Set-based and Dynamical Feedback-augmented Hands-off Control
Andrei Sperilă, Sorin Olaru, Stéphane Drobot
TL;DR
This work reframes hands-off control from a purely time-minimization perspective to a set-based, spatial approach for FD LTI systems. It introduces a hands-off region in the state space and uses dynamical feedback to keep the system's state inside this region, switching off control whenever possible. A joint, S-procedure–based synthesis procedure designs both a dynamical controller and lifted invariant sets that guarantee state and input constraints while enabling hands-off behavior with recursive feasibility and convergence guarantees. A numerical example with a discretized vehicle model demonstrates efficient, sub-millisecond computation and clear switching between open- and closed-loop modes, illustrating practicality and robustness of the approach.
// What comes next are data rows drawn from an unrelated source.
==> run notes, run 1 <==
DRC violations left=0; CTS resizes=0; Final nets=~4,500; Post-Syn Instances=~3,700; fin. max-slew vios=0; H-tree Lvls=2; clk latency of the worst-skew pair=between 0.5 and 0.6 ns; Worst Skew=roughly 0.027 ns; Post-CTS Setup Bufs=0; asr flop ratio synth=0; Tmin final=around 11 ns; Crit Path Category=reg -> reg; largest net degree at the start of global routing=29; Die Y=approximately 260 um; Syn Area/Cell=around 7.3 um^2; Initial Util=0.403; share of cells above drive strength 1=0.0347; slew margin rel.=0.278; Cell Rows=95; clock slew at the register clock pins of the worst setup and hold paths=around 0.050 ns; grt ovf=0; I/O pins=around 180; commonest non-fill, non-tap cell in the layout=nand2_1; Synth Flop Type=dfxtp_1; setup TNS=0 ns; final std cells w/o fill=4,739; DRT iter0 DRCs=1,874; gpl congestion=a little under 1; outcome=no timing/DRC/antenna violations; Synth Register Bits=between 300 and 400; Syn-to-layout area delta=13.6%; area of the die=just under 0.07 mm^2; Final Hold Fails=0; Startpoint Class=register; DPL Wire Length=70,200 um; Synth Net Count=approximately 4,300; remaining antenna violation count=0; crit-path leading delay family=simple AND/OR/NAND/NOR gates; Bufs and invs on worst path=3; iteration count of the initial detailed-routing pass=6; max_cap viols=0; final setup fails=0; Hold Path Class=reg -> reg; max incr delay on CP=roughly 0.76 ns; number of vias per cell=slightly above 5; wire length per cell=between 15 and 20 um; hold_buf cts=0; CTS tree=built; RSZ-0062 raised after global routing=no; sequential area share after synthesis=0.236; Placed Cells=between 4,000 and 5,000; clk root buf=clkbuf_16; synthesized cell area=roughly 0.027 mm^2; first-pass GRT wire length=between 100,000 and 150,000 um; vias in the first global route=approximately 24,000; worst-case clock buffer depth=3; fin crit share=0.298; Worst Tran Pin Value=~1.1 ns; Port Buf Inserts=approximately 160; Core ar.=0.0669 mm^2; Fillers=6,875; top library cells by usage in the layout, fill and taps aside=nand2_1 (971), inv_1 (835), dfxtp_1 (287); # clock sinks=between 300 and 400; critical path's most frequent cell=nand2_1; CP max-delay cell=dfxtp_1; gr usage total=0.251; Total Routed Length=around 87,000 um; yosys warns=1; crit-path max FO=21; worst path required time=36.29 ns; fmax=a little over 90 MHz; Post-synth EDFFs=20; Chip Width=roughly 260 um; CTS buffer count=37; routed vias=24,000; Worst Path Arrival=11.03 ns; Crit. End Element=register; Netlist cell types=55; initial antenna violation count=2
Context: an optimization exercise on an open-source flow, tuned for small area and a short achievable clock period. The choices shown serve that exercise and are no tape-out recipe.
Only simulation tests tie the RTL to the original design; equivalence was not proved.
Power is estimated from default activity; no workload was simulated.

## omt_pe_tile
module omt_pe_tile (
    input  wire         clk,
    input  wire         rst,
    input  wire         cmd_valid,
    input  wire [1:0]   cmd_op,
    input  wire [3:0]   a_addr,
    input  wire [3:0]   b_addr,
    input  wire [3:0]   w_addr,
    input  wire [2:0]   b_src,
    input  wire [1:0]   k_src,
    input  wire [7:0]   tt_r,
    input  wire [7:0]   tt_c,
    input  wire [2:0]   dest,
    input  wire         carry_en,
    input  wire         mask_mode,
    input  wire [1:0]   bcn_req,
    input  wire [7:0]   edge_mode,     
    input  wire [15:0]  b_const,
    input  wire [4:0]   plane_sel,
    input  wire [63:0]  plane_wdata,
    output reg          rd_valid,
    output reg  [63:0]  rd_data,
    output wire         bcn_valid,
    output wire         bcn_or,
    output wire [6:0]   bcn_count,
    output wire [5:0]   bcn_first,
    output wire         bcn_none
);
    localparam ROWS = 8;
    localparam COLS = 8;
    localparam NPE  = ROWS * COLS;
    wire v      = cmd_valid & ~rst;
    wire exec   = v && (cmd_op == 2'd0);
    wire pwrite = v && (cmd_op == 2'd1);
    wire pread  = v && (cmd_op == 2'd2);
    wire [4:0] a_row = pread ? plane_sel : {1'b0, a_addr};
    reg         rst_c, exec_c, pwrite_c, pread_c, bcn_c, mask_c, carry_c;
    reg  [3:0]  w_addr_c;
    reg  [2:0]  dest_c, b_src_c;
    reg  [1:0]  k_src_c;
    reg  [7:0]  edge_c, ttr_c, ttc_c;
    reg  [4:0]  plane_c;
    reg         bconst_c;
    reg  [15:0] asel_c, bsel_c;
    reg         fwd_a_c, fwd_b_c;
    reg  [63:0] wdata_c;
    function writes_row;
        input [4:0] x;
        begin
            writes_row = rst_c ||
  ...
Size: about 7,200 cells after synthesis, about 1,900 flip-flops, ~220 I/O pins, ~86,000 sq um of cells after synthesis.
==> module omt_pe, before the edit <==
module omt_pe (
    input  wire        clk,
    input  wire [15:0] asel,        
    input  wire [15:0] bsel,        
    input  wire        fwd_a,       
    input  wire        fwd_b,
    input  wire        pwrite_a,    
    input  wire        wbit,        
    input  wire        rst_b,       
    input  wire        use_w,       
    input  wire [15:0] wmem_n,      
    input  wire [20:16] pw_n,       
    input  wire        wc_n,        
    input  wire        wm_n,        
    input  wire        wf_n,        
    input  wire        wx_n,
    input  wire        wy_n,
    input  wire        mask_mode,
    input  wire        rsel_k,      
    input  wire        rsel_m,      
    input  wire [3:0]  ksel,        
    input  wire        sel_own,     
    input  wire        sel_n,       
    input  wire        sel_e,
    input  wire        sel_s,
    input  wire        sel_w,
    input  wire        bconst,      
    input  wire [7:0]  tt_r,
    input  wire [7:0]  tt_c,
    input  wire        src_n,       
    input  wire        src_e,
    input  wire        src_s,
    input  wire        src_w,
    output reg         b_raw,
    output wire        rbit,
    output wire        f_out,
    output wire        m_out
);
    reg [15:0] mem;
    reg c_r, m_r, f_r, x_r, y_r;
    reg a_raw;
    wire dw;
    wire wr_en;    
    wire rd_a = |(asel & mem);
    wire rd_b = |(bsel & mem);
    always @(posedge clk) begin
        a_raw <= pwrite_a ? wbit : (fwd_a & wr_en) ? dw : rd_a;
        b_raw <= (fwd_b & wr_en) ? dw : rd_b;
    end
    wire b_bit = (sel_own & b_raw) | (sel_n & src_n) | (sel_e & src_e) |
                 (sel_s & src_s) | (sel_w & src_w) | bconst;
    wire k_bit = (ksel[0] & c_r) | (ksel[1] & f_r) | (ksel[2] & x_r) |
                 (ksel[3] & y_r);
    wire [2:0] idx = {a_raw, b_bit, k_bit};
    wire r  = tt_r[idx];
    wire g  = tt_c[idx];
    wire en = mask_mode | m_r;
    assign wr_en = en | use_w;
    assign dw = use_w ? a_raw : r;
    wire dc = use_w ? a_raw : g;
    wire dm = rst_b | (use_w ? a_raw : r);
    integer j;
    always @(posedge clk) begin
        for (j = 0; j < 16; j = j + 1)
            if (!wmem_n[j] & wr_en)
                mem[j] <= dw;
        if (!(pw_n[16] & (wc_n | ~en))) c_r <= dc;
        if (!(pw_n[17] & wm_n))          m_r <= dm;
        if (!(pw_n[18] & (wf_n | ~en))) f_r <= dw;
        if (!(pw_n[19] & (wx_n | ~en))) x_r <= dw;
        if (!(pw_n[20] & (wy_n | ~en))) y_r <= dw;
    end
    assign rbit = a_raw | (rsel_k & k_bit) | (rsel_m & m_r);
    assign f_out = f_r;
    assign m_out = m_r;
endmodule
Source: an optimization exercise on an open RTL-to-GDS flow (aim: small area, a short achievable clock period and few clock cycles per item). Production flows keep margins and buffers that such runs may drop. Function was checked by simulation only, so behaviour that the tests miss may differ from the original. Power and IR drop assume default switching activity.

indigo:
Design blaze_unit, start of the top module:
module blaze_unit (
    input  wire        clk,
    input  wire        rst,
    input  wire        reg_valid,
    input  wire        reg_write,
    input  wire [5:0]  reg_addr,       
    input  wire [31:0] reg_wdata,
    output wire        reg_ready,
    output wire [31:0] reg_rdata,      
    output wire        mem_req,
    output wire [20:0] mem_addr,       
    input  wire        mem_gnt,
    input  wire        mem_rvalid,
    input  wire [31:0] mem_rdata,
    input  wire        mem_rerr
);
For scale: roughly 3800 cells after synthesis, about 0.033 mm² of cells after synthesis.
clock: 10.0 ns
lec_check: 0
cap_margin: 20
core_margin: 2
core_utilization: 50
place_density: 0.72
slew_margin: 20
standard.sh (not shown) runs the stock make flow with config.mk's settings and CLKGATE_MAP_FILE= SYNTH_SCRIPT=/design/flow/synth_recipe.tcl, a recipe that flattens the netlist after the stock synthesis.
==> flow/flow/run.sh <==
#!/bin/bash
# The standard layout, with two changes to how it is made (the clock and
# constraints stay as given):
#  - timing repair aims below the 10 ns clock: repair_timing treats any path
#    with less than SETUP_SLACK_MARGIN ns of slack as failing and works on it;
#  - the port buffers are sky130_fd_sc_hd__buf_2 cells instead of the delay
#    cells buffer_ports picks by default (every port still gets a buffer).
set -euo pipefail
bash standard.sh synth > synth.log 2>&1
bash standard.sh SETUP_SLACK_MARGIN=6.5 'BUFFER_PORTS_ARGS=-buffer_cell sky130_fd_sc_hd__buf_2' finish > layout.log 2>&1
Testbench counts of indigo, summed over its fixed seeds: cycles 291,928, bytes 812,402.
Changes in violet relative to indigo:
- a change of PLACE_DENSITY from 0.72 to 0.65
- a change of CORE_UTILIZATION from 50 to 45
==> comparison <==
violet against indigo: number of cells in the design after placement increased 2.2%; share of power burned in the clock network increased 0.2 points; first-pass GRT wire length increased about 4%; clock buffer count decreased 3; die outline width increased about 5.3%. Comparing violet and indigo, total power is lower on indigo. After detailed routing, indigo needs less wire than violet.
--- input diff violet..garnet ---
- CORE_UTILIZATION now 50, was 45
- PLACE_DENSITY now 0.72, was 0.65
-- flow/flow/run.sh --
<<< violet, line 9
bash standard.sh synth > synth.log 2>&1
bash standard.sh SETUP_SLACK_MARGIN=6.5 'BUFFER_PORTS_ARGS=-buffer_cell sky130_fd_sc_hd__buf_2' finish > layout.log 2>&1
>>> garnet, line 9
bash standard.sh synth > synth.log 2>&1
bash standard.sh SETUP_SLACK_MARGIN=6.8 'BUFFER_PORTS_ARGS=-buffer_cell sky130_fd_sc_hd__buf_2' finish > layout.log 2>&1
==> comparison <==
- In the tables for violet and garnet, sequential fraction of total cell area reads higher with violet.
- In the tables for violet and garnet, area enclosed by the die boundary reads higher with violet.
- violet and garnet ended up with roughly the same clock network latency to the later pin of the worst-skew pair.
- The share of total power in combinational logic reported for garnet is greater than that of violet by 2.1 points.
- NOTE total met3 wirelength after detailed routing violet->garnet increased by more than 10%
- garnet vs violet, end of the critical path: zr[18]$_DFF_P_ vs zr[13]$_DFF_P_
Setup changes, garnet to pepper
- PLACE_DENSITY now 0.65, was 0.72
- CORE_UTILIZATION now 45, was 50
-- flow/flow/run.sh --
<<< garnet, line 9
bash standard.sh synth > synth.log 2>&1
bash standard.sh SETUP_SLACK_MARGIN=6.8 'BUFFER_PORTS_ARGS=-buffer_cell sky130_fd_sc_hd__buf_2' finish > layout.log 2>&1
>>> pepper, line 9
bash standard.sh synth > synth.log 2>&1
bash standard.sh SETUP_SLACK_MARGIN=7.0 'BUFFER_PORTS_ARGS=-buffer_cell sky130_fd_sc_hd__buf_2' finish > layout.log 2>&1
Findings:
From garnet to pepper the numbers moved as follows: multi-input gate area in the final layout moved up, via count went up by 1494, number of antenna violations at the first check in global routing now smaller, arrival time at the worst endpoint went down 60 ps, count of final setup violators shows no meaningful change.
pepper has more setup slack than garnet.


blaze_unit again, from the RTL that the note above started with.
export LEC_CHECK = 0
export CAP_MARGIN = 20
export CORE_MARGIN = 2
export CORE_UTILIZATION = 45
export PLACE_DENSITY = 0.65
export SLEW_MARGIN = 20
create_clock -name core_clock -period 10.0 [get_ports {clk}]
==> flow/flow/run.sh <==
#!/bin/bash
# The standard layout, with timing repair aimed below the 10 ns clock: the
# clock and constraints stay as given, but repair_timing treats any path with
# less than SETUP_SLACK_MARGIN ns of slack as failing and works on it.
set -euo pipefail
bash standard.sh synth > synth.log 2>&1
bash standard.sh SETUP_SLACK_MARGIN=6.5 finish > layout.log 2>&1
Testbench counts at the start, summed over its fixed seeds: cycles 291,928, bytes 812,402.
Next try:
==> flow/flow/run.sh (replaced) <==
#!/bin/bash
# The standard layout, with two changes to how it is made (the clock and
# constraints stay as given):
#  - timing repair aims below the 10 ns clock: repair_timing treats any path
#    with less than SETUP_SLACK_MARGIN ns of slack as failing and works on it;
#  - the port buffers are sky130_fd_sc_hd__buf_2 cells instead of the delay
#    cells buffer_ports picks by default (every port still gets a buffer).
set -euo pipefail
bash standard.sh synth > synth.log 2>&1
bash standard.sh SETUP_SLACK_MARGIN=6.8 'BUFFER_PORTS_ARGS=-buffer_cell sky130_fd_sc_hd__buf_2' finish > layout.log 2>&1
What happened: Clock skew fell by 0.040 ns; via count rises by a few percent; design area rose by a few percent; clock power grows by a few percent; clock-buffer cell count goes down by 10; global-route usage drops by 3.6 points; critical path depth went up by 1; power rose by a few percent.

==> static timing again, ports no longer ideal <==
The results above use ideal ports. As a check the final layouts listed here were re-extracted and re-timed, cells and wires unchanged.
Step 1: set_driving_cell puts a clkbuf_16 on clk and a buf_2 on each other input, an assumption about the parent block.
Step 2 moves the port delays by t, midway between the first and last clock arrival at a register: inputs arrive t later, outputs are due t later. That takes back most of the time a late clock gives input paths.
a / b / c = ideal / step 1 / step 2; a / b = the first two.
| run | shift t [ns] | slack for setup (ns) | worst data-port slew with drivers (ns) | cell pins on the clock port's net |
|---|---|---|---|---|
| indigo | 0.665 | 6.330 / 6.330 / 5.782 | 0.09 | 1 |
| violet | 0.664 | 6.304 / 6.304 / 5.874 | 0.09 | 1 |
| garnet | 0.682 | 6.598 / 6.598 / 5.994 | 0.10 | 1 |
| pepper | 0.681 | 6.770 / 6.721 / 6.160 | 0.17 | 1 |
| the first run of note 2 | 0.663 | 6.320 / 6.320 / 5.893 | 0.10 | 1 |
| the second run of note 2 | 0.670 | 6.624 / 6.624 / 6.109 | 0.12 | 1 |
After both steps every run listed still meets setup and hold. The setup slack of pepper, which loses most, moves by -0.049 ns with the drivers and by -0.610 ns with both steps.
The results offer a principled, scalable path toward distributed or multi-agent implementations in contexts where centralized control is impractical.
Abstract
A novel set-theoretical approach to hands-off control is proposed, focusing on spatial arguments for command limitation rather than temporal ones. By employing dynamical feedback alongside invariant set-based constraints, actuation is employed only to drive the system's state within a "hands-off region" of its state-space, where the plant can freely evolve in open-loop configuration. A computationally-efficient procedure with strong theoretical guarantees is devised, and its effectiveness is showcased via an intuitive practical example.